Young investigator challenge: Application of cytologic techniques to circulating tumor cell specimens: Detecting activation of the oncogenic transcription factor STAT3

BACKGROUND

The circulating tumor cell (CTC) field is rapidly advancing with the advent of continuously improving technologies for enriching these rare neoplastic cells from blood. CTC enumeration provides prognostic information, and CTC characterization has the potential to provide more useful information for the clinical decision-making process in this era of personalized medicine and targeted therapeutics. Proof-of-principle studies have shown that CTC samples can be characterized with a variety of techniques in the research laboratory environment.

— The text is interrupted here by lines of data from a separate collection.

This design comes from an exercise in tuning for small area on the open sky130 flow, not from production work.
In this exercise RTL edits were held to simulation tests only and were not proved equivalent to the original.
Power and IR drop assume default switching activity.

Setup of before:
// fcdmx_seq
module fcdmx_seq (
    input  wire        clk,
    input  wire        rst,
    input  wire        tick,
    input  wire [1:0]  fg_op,
    input  wire [15:0] cmd,
    input  wire        win_valid,
    input  wire [79:0] win,
    output wire        bus_clk,
    output wire        bus_dat,
    output wire        bus_lat
);
    reg        guard;
    reg        sa;
    reg [7:0]  ptr;
    reg [8:0]  cnt;
    reg        held;
    reg [5:0]  held_val;
    reg        on;
    reg        off_done;
    reg        stopped;
    reg [3:0]  seq;
    reg [7:0]  speed;
    reg        last_valid;
    reg [5:0]  last_bus;
    reg [2:0]  bus_bit;
    reg [1:0]  bus_ph;
    wire        guard_d;
    wire        sa_d;
    wire [7:0]  ptr_d;
    wire [8:0]  cnt_d;
    wire        held_d;
    wire [5:0]  held_val_d;
    wire        on_d;
    wire        off_done_d;
    wire        stopped_d;
    wire [3:0]  seq_d;
    wire [7:0]  speed_d;
    wire        last_valid_d;
    wire [5:0]  last_bus_d;
    wire [2:0]  bus_bit_d;
    wire [1:0]  bus_ph_d;
    fcdmx_next u_next (
        .rst(rst), .tick(tick), .fg_op(fg_op), .cmd(cmd), .win_valid(win_valid),
        .win_master(win[7:0]), .win_sel(win[31:24]),
        .win_mask({win[39], win[47], win[55], win[63], win[71], win[79]}),
        .guard(guard), .sa(sa), .ptr(ptr), .cnt(cnt), .held(held), .held_val(held_val),
        .on(on), .off_done(off_done), .stopped(stopped), .seq(seq), .speed(speed),
        .last_valid(last_valid), .last_bus(last_bus), .bus_bit(bus_bit), .bus_ph(bus_ph),
        .guard_d(guard_d), .sa_d(sa_d), .ptr_d(ptr_d), .cnt_d(cnt_d), .held_d(held_d),
        .held_val_d(held_val_d), .on_d(on_d), .off_done_d(off_done_d),
        .stopped_d(stopped_d), .seq_d(seq_d), .speed_d(speed_d),
        .last_valid_d(last_valid_d), .last_bus_d(last_bus_d),
  ...
Size in the first run: ~580 cells after synthesis, roughly 110 I/O pins, about 4100 um^2 of cells after synthesis.
==> flow/config.mk <==
export PLATFORM = sky130hd
export DESIGN_NAME = fcdmx_seq
export DESIGN_NICKNAME = fcdmx_seq
export VERILOG_FILES = /design/flow/design.v
export SDC_FILE = /design/flow/constraint.sdc
export NUM_CORES = 4
export LEC_CHECK = 0
export ABC_AREA = 1
export CAP_MARGIN = 20
export CORE_MARGIN = 2
export CORE_UTILIZATION = 60
export GPL_TIMING_DRIVEN = 0
export SLEW_MARGIN = 20
==> flow/constraint.sdc <==
create_clock -name core_clock -period 10.0 [get_ports {clk}]
set_input_delay 2.0000 -clock core_clock [delete_from_list [all_inputs] [get_ports {clk}]]
set_output_delay 2.0000 -clock core_clock [all_outputs]
set_load 0.01 [all_outputs]
standard.sh (not shown) runs the stock make flow with config.mk's settings and CLKGATE_MAP_FILE= SYNTH_SCRIPT=/design/flow/synth_recipe.tcl, a recipe that flattens the netlist after the stock synthesis.
==> flow/flow/run.sh <==
#!/bin/bash
# The standard layout (standard.sh) with three changes:
#  * synthesis maps the logic with an area-oriented ABC script
#    (flow/abc_area.script: &dch, then &nf with delay relaxed and more
#    cuts and area rounds) in place of
#    ORFS's abc_area.script, and leaves adders to ABC (no ADDER_MAP_FILE,
#    so no half/full adder cells); everything else in synthesis is
#    unchanged, so the registers are those of the standard synthesis;
#  * the port buffers are the smallest buffer cell (buf_1);
#  * the clock tree has no dummy loads.
# ORFS's scripts folder is copied into this work folder with only
# abc_area.script replaced. Each tool's output is in standard.log and in
# orfs/logs/.
set -e
rm -rf scripts_area
cp -r "$FLOW_HOME/scripts" scripts_area
cp flow/abc_area.script scripts_area/abc_area.script
export SCRIPTS_DIR="$PWD/scripts_area"
export ADDER_MAP_FILE=
export BUFFER_PORTS_ARGS="-buffer_cell sky130_fd_sc_hd__buf_1"
export CTS_ARGS="-sink_clustering_enable -repair_clock_nets -dont_use_dummy_load -buf_list sky130_fd_sc_hd__clkbuf_4 -root_buf sky130_fd_sc_hd__clkbuf_8"
bash standard.sh > standard.log 2>&1
==> flow/flow/abc_area.script <==
strash; &get -n; &dch; &nf -R 1000 -F 8 -A 4 -p -C 32; &put; topo; dnsize -c
--- input diff before..after ---
diff --git a/flow/flow/run.sh b/flow/flow/run.sh
--- a/flow/flow/run.sh
+++ b/flow/flow/run.sh
@@ -20,3 +20,3 @@
 export BUFFER_PORTS_ARGS="-buffer_cell sky130_fd_sc_hd__buf_1"
-export CTS_ARGS="-sink_clustering_enable -repair_clock_nets -dont_use_dummy_load -buf_list sky130_fd_sc_hd__clkbuf_4 -root_buf sky130_fd_sc_hd__clkbuf_8"
+export CTS_ARGS="-sink_clustering_enable -repair_clock_nets -dont_use_dummy_load"
 bash standard.sh > standard.log 2>&1
==> comparison <==
- after closes out successfully: all stages finished, all timing, DRC and antenna checks passed.
- Compared after against before; final critical delay including setup and external delays within noise.
- Re final design instance area without fill: no difference whatsoever between after and before.
- Reported for before and after, total of plain and repair buffers excluding clock buffers turned out identical to the last digit.
- As far as number of placed I/O pins goes, before and after are indistinguishable; the numbers are identical.
- Largest fanout on the critical path of before is on par with after.
- From before to after, cell count did not move at all.
- The met2 layer usage reported by global route was comparable across before and after.
- Diff before..after | path depth of the worst reg2reg path | unchanged
- From after to before, via count of the first global-routing pass did not move at all.
- Power across before and after: no real change.

[re-timing with driven ports]
How much do the figures lean on ideal ports? The routed layouts below were timed once more, with nothing changed but the port constraints. Step 1 sets driving cells, clkbuf_16 on the clock port and buf_2 on the other inputs (assumed; they add their load-dependent delay and slew). Step 2 times the ports against the registers' clock, not the clock port: input delays grow and output delays shrink by t, the midpoint of the rising clock arrivals with the driver on. a / b / c = ideal / step 1 / step 2; a / b = the first two.
| run | t, ns | setup slack, ns | hold slack, ns | worst setup path after step 2 | pins driven straight from the clock port |
|---|---|---|---|---|---|
| before | 0.327 | 5.421 / 5.421 / 5.414 | 0.468 / 0.468 / 0.468 | input to register | 1 |
| after | 0.327 | 5.421 / 5.421 / 5.414 | 0.468 / 0.468 / 0.468 | input to register | 1 |
After both steps every run listed still meets setup and hold.
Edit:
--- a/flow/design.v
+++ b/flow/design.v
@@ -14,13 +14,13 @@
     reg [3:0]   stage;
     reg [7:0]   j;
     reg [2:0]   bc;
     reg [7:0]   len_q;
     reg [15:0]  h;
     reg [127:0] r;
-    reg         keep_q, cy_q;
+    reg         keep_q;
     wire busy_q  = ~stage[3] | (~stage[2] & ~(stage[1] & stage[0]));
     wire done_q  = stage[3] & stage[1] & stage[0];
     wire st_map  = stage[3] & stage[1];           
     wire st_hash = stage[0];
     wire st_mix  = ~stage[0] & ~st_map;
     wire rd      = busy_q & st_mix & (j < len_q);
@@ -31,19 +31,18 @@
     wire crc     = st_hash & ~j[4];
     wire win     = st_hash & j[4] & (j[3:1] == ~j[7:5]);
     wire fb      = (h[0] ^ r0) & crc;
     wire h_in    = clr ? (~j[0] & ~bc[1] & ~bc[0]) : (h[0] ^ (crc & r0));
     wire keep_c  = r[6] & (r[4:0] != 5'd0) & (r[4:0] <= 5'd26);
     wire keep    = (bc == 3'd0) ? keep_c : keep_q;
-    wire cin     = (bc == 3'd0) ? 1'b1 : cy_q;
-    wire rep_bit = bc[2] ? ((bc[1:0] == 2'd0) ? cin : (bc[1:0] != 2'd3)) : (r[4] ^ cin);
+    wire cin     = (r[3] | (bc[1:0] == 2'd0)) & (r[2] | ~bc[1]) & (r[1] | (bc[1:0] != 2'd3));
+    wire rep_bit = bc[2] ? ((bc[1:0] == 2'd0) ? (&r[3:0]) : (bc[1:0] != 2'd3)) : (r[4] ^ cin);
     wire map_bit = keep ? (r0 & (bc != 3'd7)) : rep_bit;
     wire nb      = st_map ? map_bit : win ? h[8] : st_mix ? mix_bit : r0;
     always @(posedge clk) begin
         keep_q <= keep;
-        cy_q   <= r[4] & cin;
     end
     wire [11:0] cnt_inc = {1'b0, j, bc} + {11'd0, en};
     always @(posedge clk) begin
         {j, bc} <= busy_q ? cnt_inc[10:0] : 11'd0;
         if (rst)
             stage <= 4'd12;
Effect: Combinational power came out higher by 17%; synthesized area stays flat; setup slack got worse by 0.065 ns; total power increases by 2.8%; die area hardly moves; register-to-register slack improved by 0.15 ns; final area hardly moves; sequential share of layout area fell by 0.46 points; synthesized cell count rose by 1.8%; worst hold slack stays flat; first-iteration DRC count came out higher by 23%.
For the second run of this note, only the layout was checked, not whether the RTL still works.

The goal of the current study was to validate routine cytologic techniques and immunohistochemical markers in CTC samples in a clinical cytology laboratory, using inducible phosphorylated signal transducer and activator of transcription 3 (pSTAT3) as a clinically important example and Ki-67 as a positive control.

METHODS

Whole blood from noncancer patients was spiked with breast cancer cell lines with constitutive or inducible pSTAT3 expression and underwent CTC processing in the CellSearch system. The resulting CTC samples were subjected to various cytologic/immunocytochemical techniques and were compared with non–CTC-processed cultured cell controls.

RESULTS

CTC-processed samples showed a morphology comparable to that of controls in cytospin, ThinPrep, and cell block preparations. Immunocytochemistry for Ki-67 and pSTAT3 provided biological information from CTC samples, showing uniform Ki-67 staining across all samples, pSTAT3 positivity in the constitutive and induced cells, and an absence of pSTAT3 expression in the noninduced cells, as expected.

CONCLUSIONS

CTC samples can be processed in the cytology laboratory with routine methods. CTC morphologic and immunophenotypic analysis can be easily integrated into the existing clinical workflow, moving the field closer to a true peripheral blood liquid biopsy for cancer patients. Cancer (Cancer Cytopathol) 2015;123:696-705. © 2015 American Cancer Society.